Segue uma troca conceptual: a floresta deixa de ser a natureza que não conhecemos. A floresta é agora a ciência que cultivámos. O bosque que está em causa já não é o da incursão na natureza selvagem, mas é o mato imenso da tecnologia que desenvolvemos. Logo, a sobrevivência mais urgente não é aquela que precisam pessoas abandonadas em lugares inóspitos do planeta, mas a necessária à maioria que está automaticamente servida dos grandes consolos tecnológicos. Os papéis inverteram-se e a nossa tarefa é salvarmo-nos da civilização.

É facto que éramos primitivos quando tínhamos de sobreviver à floresta construindo casas, cidades e culturas; mas hoje estamos de volta a ser primitivos para sobreviver às casas, cidades e culturas que construímos — são elas as novas selvas e desertos que nos ameaçam. Se antes nos salvámos pela cultura, agora precisamos de nos salvar dela. Precisávamos antes de saber para sobreviver, agora precisamos de uma vida que se livra de todo o saber que acumulámos. Vai safar-se quem se livrar do saber selvático que nos cerca.

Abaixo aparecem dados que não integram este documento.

**src/rtl/core/cbor_pkg.sv**
```systemverilog
// cbor_pkg: shared types and constants for the CBOR stream decoder.
// Used by cbor_parse, cbor_outreg and cbor_stream_decoder; no dependencies.
package cbor_pkg;

  typedef enum logic [1:0] {
    PH_TYPE    = 2'd0,
    PH_ARG     = 2'd1,
    PH_PAYLOAD = 2'd2,
    PH_ERROR   = 2'd3
  } phase_t;

  typedef enum logic [3:0] {
    EV_UINT    = 4'd0,
    EV_NEGINT  = 4'd1,
    EV_BYTES   = 4'd2,
    EV_TEXT    = 4'd3,
    EV_ARRAY   = 4'd4,
    EV_MAP     = 4'd5,
    EV_TAG     = 4'd6,
    EV_SPECIAL = 4'd7,
    EV_PAYLOAD = 4'd8,
    EV_ERROR   = 4'd9
  } ev_kind_t;

  typedef enum logic [1:0] {
    ERR_NONE     = 2'd0,
    ERR_RESERVED = 2'd1,
    ERR_LENGTH   = 2'd2
  } err_code_t;

  localparam logic [4:0] INFO_ARG1     = 5'd24;
  localparam logic [4:0] INFO_ARG8     = 5'd27;
  localparam logic [4:0] INFO_RESERVED = 5'd28;

  typedef struct packed {
    ev_kind_t    kind;
    logic [63:0] arg;
    logic [7:0]  pbyte;
    logic        last;
    err_code_t   err;
  } result_t;

endpackage

```
**src/rtl/core/cbor_stream_decoder.sv**
```systemverilog
// cbor_stream_decoder: streaming CBOR item decoder, one stream byte per transfer.
// Depends on cbor_pkg, cbor_parse, cbor_outreg.
//
//   channel | ports                                        | dir
//   in      | in_valid, in_ready, in_stream_byte           | byte stream in
//   out     | out_valid, out_ready, out_event_kind,        | one event per
//           | out_argument_value, out_payload_byte,        | item header or
//           | out_payload_last, out_error_code             | payload byte
//
// One byte per cycle sustained while out_ready is high; a byte's event passes the input
// register, then parse logic into the result register, which drives out_valid.
// rst_n is synchronous; after reset the decoder expects a type byte.
// An error sticks until reset; bytes are then taken and dropped.
// A stalled out channel holds the input register, which then backs up in_ready.
module cbor_stream_decoder #(
  parameter int LENGTH_BITS = 32
) (
  input  logic        clk,
  input  logic        rst_n,
  input  logic        in_valid,
  output logic        in_ready,
  input  logic [7:0]  in_stream_byte,
  output logic        out_valid,
  input  logic        out_ready,
  output logic [3:0]  out_event_kind,
  output logic [63:0] out_argument_value,
  output logic [7:0]  out_payload_byte,
  output logic        out_payload_last,
  output logic [1:0]  out_error_code
);

  logic              in_valid_r;
  logic [7:0]        in_byte_r;
  logic              fire;
  logic              res_valid;
  logic              load_ready;
  cbor_pkg::result_t res;
  cbor_pkg::result_t out_data;

  assign fire     = in_valid_r && load_ready;
  assign in_ready = !in_valid_r || fire;

  always_ff @(posedge clk) begin
    if (!rst_n) begin
      in_valid_r <= 1'b0;
    end else if (in_ready) begin
      in_valid_r <= in_valid;
    end
  end

  always_ff @(posedge clk) begin
    if (in_ready && in_valid) begin
      in_byte_r <= in_stream_byte;
    end
  end

  cbor_parse #(
    .LENGTH_BITS (LENGTH_BITS)
  ) u_parse (
    .clk       (clk),
    .rst_n     (rst_n),
    .step      (fire),
    .byte_i    (in_byte_r),
    .res_valid (res_valid),
    .res       (res)
  );

  cbor_outreg u_outreg (
    .clk        (clk),
    .rst_n      (rst_n),
    .load       (fire && res_valid),
    .load_data  (res),
    .load_ready (load_ready),
    .out_valid  (out_valid),
    .out_ready  (out_ready),
    .out_data   (out_data)
  );

  assign out_event_kind     = out_data.kind;
  assign out_argument_value = out_data.arg;
  assign out_payload_byte   = out_data.pbyte;
  assign out_payload_last   = out_data.last;
  assign out_error_code     = out_data.err;

endmodule

```
**src/rtl/core/cbor_parse.sv**
```systemverilog
// cbor_parse: parser state and per-byte decode logic.
// Depends on cbor_pkg.
module cbor_parse #(
  parameter int LENGTH_BITS = 32
) (
  input  logic              clk,
  input  logic              rst_n,
  input  logic              step,
  input  logic [7:0]        byte_i,
  output logic              res_valid,
  output cbor_pkg::result_t res
);

  localparam logic [63:0] LEN_MASK = (LENGTH_BITS >= 64) ? {64{1'b1}} :
                                     ((64'd1 << LENGTH_BITS) - 64'd1);

  cbor_pkg::phase_t       phase_r, phase_nxt;
  logic [2:0]             major_r, major_nxt;
  logic [3:0]             arg_left_r, arg_left_nxt;
  logic [63:0]            acc_r, acc_nxt;
  logic [LENGTH_BITS-1:0] pay_left_r, pay_left_nxt;

  logic [2:0]  b_major;
  logic [4:0]  b_info;
  logic [3:0]  arg_left_dec;
  logic        fin;
  logic [2:0]  fin_major;
  logic [63:0] fin_arg;

  assign b_major = byte_i[7:5];
  assign b_info  = byte_i[4:0];

  always_ff @(posedge clk) begin
    if (!rst_n) begin
      phase_r <= cbor_pkg::PH_TYPE;
    end else if (step) begin
      phase_r <= phase_nxt;
    end
  end

  always_ff @(posedge clk) begin
    if (step) begin
      major_r    <= major_nxt;
      arg_left_r <= arg_left_nxt;
      acc_r      <= acc_nxt;
      pay_left_r <= pay_left_nxt;
    end
  end

  always_comb begin
    phase_nxt    = phase_r;
    major_nxt    = major_r;
    arg_left_nxt = arg_left_r;
    acc_nxt      = acc_r;
    pay_left_nxt = pay_left_r;
    res_valid    = 1'b0;
    res          = '0;
    fin          = 1'b0;
    fin_major    = major_r;
    fin_arg      = acc_r;
    arg_left_dec = (arg_left_r != 4'd0) ? arg_left_r - 4'd1 : 4'd0;
    unique case (phase_r)
      cbor_pkg::PH_TYPE: begin
        if (b_info < cbor_pkg::INFO_ARG1) begin
          fin       = 1'b1;
          fin_major = b_major;
          fin_arg   = {59'd0, b_info};
        end else if (b_info >= cbor_pkg::INFO_RESERVED) begin
          phase_nxt = cbor_pkg::PH_ERROR;
          res_valid = 1'b1;
          res.kind  = cbor_pkg::EV_ERROR;
          res.err   = cbor_pkg::ERR_RESERVED;
        end else if (b_info == cbor_pkg::INFO_ARG8 &&
                     (b_major[2:1] == 2'b01 || b_major[2:1] == 2'b10)) begin
          phase_nxt = cbor_pkg::PH_ERROR;
          res_valid = 1'b1;
          res.kind  = cbor_pkg::EV_ERROR;
          res.err   = cbor_pkg::ERR_LENGTH;
        end else begin
          major_nxt    = b_major;
          arg_left_nxt = 4'd1 << b_info[1:0];
          acc_nxt      = '0;
          phase_nxt    = cbor_pkg::PH_ARG;
        end
      end
      cbor_pkg::PH_ARG: begin
        acc_nxt      = {acc_r[55:0], byte_i};
        arg_left_nxt = arg_left_dec;
        if (arg_left_dec == 4'd0) begin
          fin     = 1'b1;
          fin_arg = acc_nxt;
        end
      end
      cbor_pkg::PH_PAYLOAD: begin
        res_valid = 1'b1;
        res.kind  = cbor_pkg::EV_PAYLOAD;
        res.pbyte = byte_i;
        res.last  = (pay_left_r <= LENGTH_BITS'(1));
        if (pay_left_r != '0) begin
          pay_left_nxt = pay_left_r - LENGTH_BITS'(1);
        end
        if (res.last) begin
          phase_nxt = cbor_pkg::PH_TYPE;
        end
      end
      cbor_pkg::PH_ERROR: begin
      end
      default: begin
      end
    endcase

    if (fin) begin
      res_valid = 1'b1;
      if (fin_major[2:1] == 2'b01 && (fin_arg & ~LEN_MASK) != 64'd0) begin
        phase_nxt = cbor_pkg::PH_ERROR;
        res.kind  = cbor_pkg::EV_ERROR;
        res.err   = cbor_pkg::ERR_LENGTH;
      end else begin
        res.kind  = cbor_pkg::ev_kind_t'({1'b0, fin_major});
        res.arg   = fin_arg;
        phase_nxt = cbor_pkg::PH_TYPE;
        if (fin_major[2:1] == 2'b01) begin
          pay_left_nxt = fin_arg[LENGTH_BITS-1:0];
          if (fin_arg != 64'd0) begin
            phase_nxt = cbor_pkg::PH_PAYLOAD;
          end
        end
      end
    end
  end

  a_error_silent: assert property (@(posedge clk) disable iff (!rst_n)
    phase_r == cbor_pkg::PH_ERROR |-> !res_valid)
    else $error("result produced in error phase");

  a_error_sticks: assert property (@(posedge clk) disable iff (!rst_n)
    step && res_valid && res.kind == cbor_pkg::EV_ERROR |=> phase_r == cbor_pkg::PH_ERROR)
    else $error("error event did not enter error phase");

  a_payload_count: assert property (@(posedge clk) disable iff (!rst_n)
    phase_r == cbor_pkg::PH_PAYLOAD |-> pay_left_r != '0)
    else $error("payload phase with zero bytes left");

  a_arg_count: assert property (@(posedge clk) disable iff (!rst_n)
    phase_r == cbor_pkg::PH_ARG |-> arg_left_r != 4'd0 && arg_left_r <= 4'd8)
    else $error("argument byte count out of range");

endmodule

```
**src/rtl/core/cbor_outreg.sv**
```systemverilog
// cbor_outreg: result register between the parser and the output channel.
// Depends on cbor_pkg.
module cbor_outreg (
  input  logic              clk,
  input  logic              rst_n,
  input  logic              load,
  input  cbor_pkg::result_t load_data,
  output logic              load_ready,
  output logic              out_valid,
  input  logic              out_ready,
  output cbor_pkg::result_t out_data
);

  logic              valid_r, valid_nxt;
  cbor_pkg::result_t data_r;

  assign load_ready = !valid_r || out_ready;
  assign valid_nxt  = load ? 1'b1 : (valid_r && !out_ready);

  always_ff @(posedge clk) begin
    if (!rst_n) begin
      valid_r <= 1'b0;
    end else begin
      valid_r <= valid_nxt;
    end
  end

  always_ff @(posedge clk) begin
    if (load) begin
      data_r <= load_data;
    end
  end

  assign out_valid = valid_r;
  assign out_data  = data_r;

  a_no_overwrite: assert property (@(posedge clk) disable iff (!rst_n)
    load |-> load_ready)
    else $error("result register overwritten while full");

endmodule

```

Do mesmo modo como somos hoje excessivamente iluminados e precisamos de reaprender o valor das trevas (falei nisto no texto “Uma espécie de manifesto por uma estética cristã do obscuro”), estamos hoje excessivamente cultivados e precisamos de reaprender o valor do primitivo. São condições que só sublinham o paradoxo dos nossos tempos. Ao escrever isto, não sugiro nenhuma fé na natureza. Não encontro na natureza uma mãe nem no nosso suposto livre arbítrio um desígnio familiar. Não creio num regresso a um estado puro que eventualmente produza dentro de nós uma salvação (pelo contrário: o que mais precisamos é de voltar a sentirmo-nos perdidos).

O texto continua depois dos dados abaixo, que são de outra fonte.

### src/design/sef_pkg.sv
// ----------------------------------------------------------------------------
// sef_pkg
// Shared types and constants for the multi-pixel Sobel edge filter.
// ----------------------------------------------------------------------------
`default_nettype none

package sef_pkg;

    // Fixed bus geometry: one 64-bit word carries up to eight 8-bit pixels
    localparam int WORD_W     = 64;
    localparam int PIX_W      = 8;
    localparam int WORD_BYTES = WORD_W / PIX_W;

    // Saturation limit of an edge magnitude
    localparam logic [PIX_W-1:0] MAG_MAX = 8'hFF;

    typedef logic [WORD_W-1:0] t_word;
    typedef logic [PIX_W-1:0]  t_pix;

    // Control from the top level to the line buffer
    typedef struct packed {
        logic  shift;   // advance the window by one word
        t_word word;    // newest word entering the bottom row
    } t_lb_ctrl;

endpackage

`default_nettype wire

### src/design/sef_lane.sv
// ----------------------------------------------------------------------------
// sef_lane
// Sobel gradient magnitude of one 3x3 window, saturated to 8 bits.
// ----------------------------------------------------------------------------
`default_nettype none

module sef_lane (
    input  wire logic [2:0][sef_pkg::PIX_W-1:0] i_top,
    input  wire logic [2:0][sef_pkg::PIX_W-1:0] i_mid,
    input  wire logic [2:0][sef_pkg::PIX_W-1:0] i_bot,
    output logic      [sef_pkg::PIX_W-1:0]      o_mag
);

    import sef_pkg::*;

    logic signed [10:0] w_gx, w_gy;
    logic        [10:0] w_ax, w_ay;
    logic        [11:0] w_sum;

    // Horizontal gradient: right column minus left column
    assign w_gx = ($signed({3'b0, i_top[2]}) - $signed({3'b0, i_top[0]}))
                + ($signed({2'b0, i_mid[2], 1'b0}) - $signed({2'b0, i_mid[0], 1'b0}))
                + ($signed({3'b0, i_bot[2]}) - $signed({3'b0, i_bot[0]}));

    // Vertical gradient: top row minus bottom row
    assign w_gy = ($signed({3'b0, i_top[0]}) + $signed({2'b0, i_top[1], 1'b0})
                 + $signed({3'b0, i_top[2]}))
                - ($signed({3'b0, i_bot[0]}) + $signed({2'b0, i_bot[1], 1'b0})
                 + $signed({3'b0, i_bot[2]}));

    // Absolute values, sum and saturate
    assign w_ax  = w_gx[10] ? 11'(-w_gx) : 11'(w_gx);
    assign w_ay  = w_gy[10] ? 11'(-w_gy) : 11'(w_gy);
    assign w_sum = {1'b0, w_ax} + {1'b0, w_ay};
    assign o_mag = (|w_sum[11:PIX_W]) ? MAG_MAX : w_sum[PIX_W-1:0];

endmodule

`default_nettype wire

### config.mk
export PLATFORM = sky130hd
export DESIGN_NAME = sef_lane
export DESIGN_NICKNAME = d
export VERILOG_FILES = /design/src/design/sef_pkg.sv /design/src/design/sef_lane.sv
export SDC_FILE = /design/constraint.sdc
export NUM_CORES = 1
export LEC_CHECK = 0
export BUFFER_PORTS_ARGS = -buffer_cell sky130_fd_sc_hd__buf_2
export CAP_MARGIN = 20
export CORE_MARGIN = 2
export CORE_UTILIZATION = 25
export DETAILED_ROUTE_END_ITERATION = 16
export PLACE_DENSITY = 0.51
export SETUP_SLACK_MARGIN = 0.15
export SLEW_MARGIN = 25
export SYNTH_ARGS = -nofsm -noshare
export SYNTH_HDL_FRONTEND = slang
export SYNTH_SLANG_ARGS = --single-unit
export TNS_END_PERCENT = 50
### constraint.sdc
create_clock -name vclk -period 5.7
set_input_delay 0 -clock vclk [all_inputs]
set_output_delay 0 -clock vclk [all_outputs]
set_load 0.005 [all_outputs]
==> results of run 1 <==
[critical path, delay by kind of cell]
| kind | cells | cell delay, ns |
|---|---|---|
| compound gates | 14 | 2.35 |
| xor+xnor | 2 | 0.34 |
| fa+ha+maj | 5 | 1.50 |
| buf+inv | 6 | 0.53 |
| simple gates | 3 | 0.59 |
[metal layers]
layer  vias to the layer above  GRT usage [%]  wire length (um)
li1                       1629              -                 -
met1                      1442           13.4              3710
met2                        34           21.2              4260
met3                         4          0.644               189
met4                         0          0.727                54
met5                         -              0                 0
[cell type report]
| cell class | instances | area share [%] |
|---|---|---|
| Inverter | 116 | 9.72 |
| Tap cell | 184 | 5.05 |
| Multi-Input combinational cell | 330 | 72.6 |
| Timing Repair Buffer | 99 | 12.6 |
[Yosys cell counts, drive strengths merged, types with 2 or more instances]
| library cell | instances |
|---|---|
| a211oi | 3 |
| a21oi | 24 |
| ha | 59 |
| a21boi | 4 |
| nand2 | 15 |
| nor2 | 21 |
| fa | 45 |
| o21ai | 19 |
| o21bai | 10 |
| nand2b | 10 |
| o211ai | 9 |
| a31oi | 3 |
| nor3 | 6 |
| xnor2 | 39 |
| or3 | 5 |
| nand3b | 4 |
| xor2 | 15 |
| a21o | 18 |
| mux2 | 2 |
| inv | 116 |
| nor2b | 6 |
[cells by family (layout without fill, tap and decap cells)]
group	after synthesis	after routing
buffers and inverters	117	215
xor gates and xnor gates	54	54
adders and majority gates	104	104
muxes	3	3
and+or+nand+nor	73	73
AOI/OAI and AO/OA	96	96
[metrics by stage]
step	TNS [ns]	instance area [um2]	instances
after floorplan	0	3630	447
after global placement	0	4340	719
after detailed placement	-0.292	4340	719
after CTS	0	4400	720
after global routing	0	4560	729
final	0	4560	729
[final timing paths]
kind                   from  depth (start not counted)        to  slack, ns
hold / removal     i_bot[1]                          8  o_mag[0]       0.86
setup / recovery  i_bot[16]                         30  o_mag[4]       0.37
[timing repair]
action,in CTS,in global routing
pin swaps,3,30
setup buffers,1,9
hold buffers,0,0
setup endpoints to repair,8,8
gates resized for setup,10,36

O escritor inglês Paul Kingsnorth tem explorado temas semelhante e profetizado o apocalipse vindouro nesse sinistro advento da máquina (the Machine, como ele diz). Tendo a ser pouco crente na harmonia que ele atinge quando se refugia nos espaços verdes da sua Bretanha, mas concordo fundamentalmente com o seu alarme diante de uma acumulação tecnológica que, por si, já ganhou uma personalidade. Sim, também acho que a nossa dependência das máquinas digitais já providenciou uma relação ontologicamente plural: as máquinas já não são apenas máquinas e já são como pessoas. Atenção que não disse que as máquinas são pessoas, mas já nos relacionamos com elas como se pessoas fossem.

Kingsnorth colecciona oito princípios da sua causa de “Uncivilization”. O segundo vai assim: “Rejeitamos a fé que consiste em crer que as crises dos nossos tempos podem ser reduzidas a uma série de ‘problemas’ que precisam de ‘soluções’ tecnológicas ou políticas”. E a ironia é precisamente esta: de tão obcecados que vivemos para resolver problemas, prendemo-nos nas soluções já adquiridas ou por adquirir. A coisa mais civilizada é, portanto, descivilizar, defende o bom Paul.

Este não é um texto anti-tecnologia. Mas é um texto favorável a encontrar algum cheiro de enxofre na omnipresença tecnológica do digital. Será o meu contributo ridículo mas sincero para nos mobilizarmos contra a tralha que acumulámos para supostamente viver melhor. Por estarmos tão servidos é que temos de nos começar a sentir à rasca. A tecnologia digital é um mordomo que sempre nos acode mas que, mais dia menos dia, se vai revelar. Não estamos num resort, estamos num rapto. E todos derretidinhos em síndrome de Estocolmo.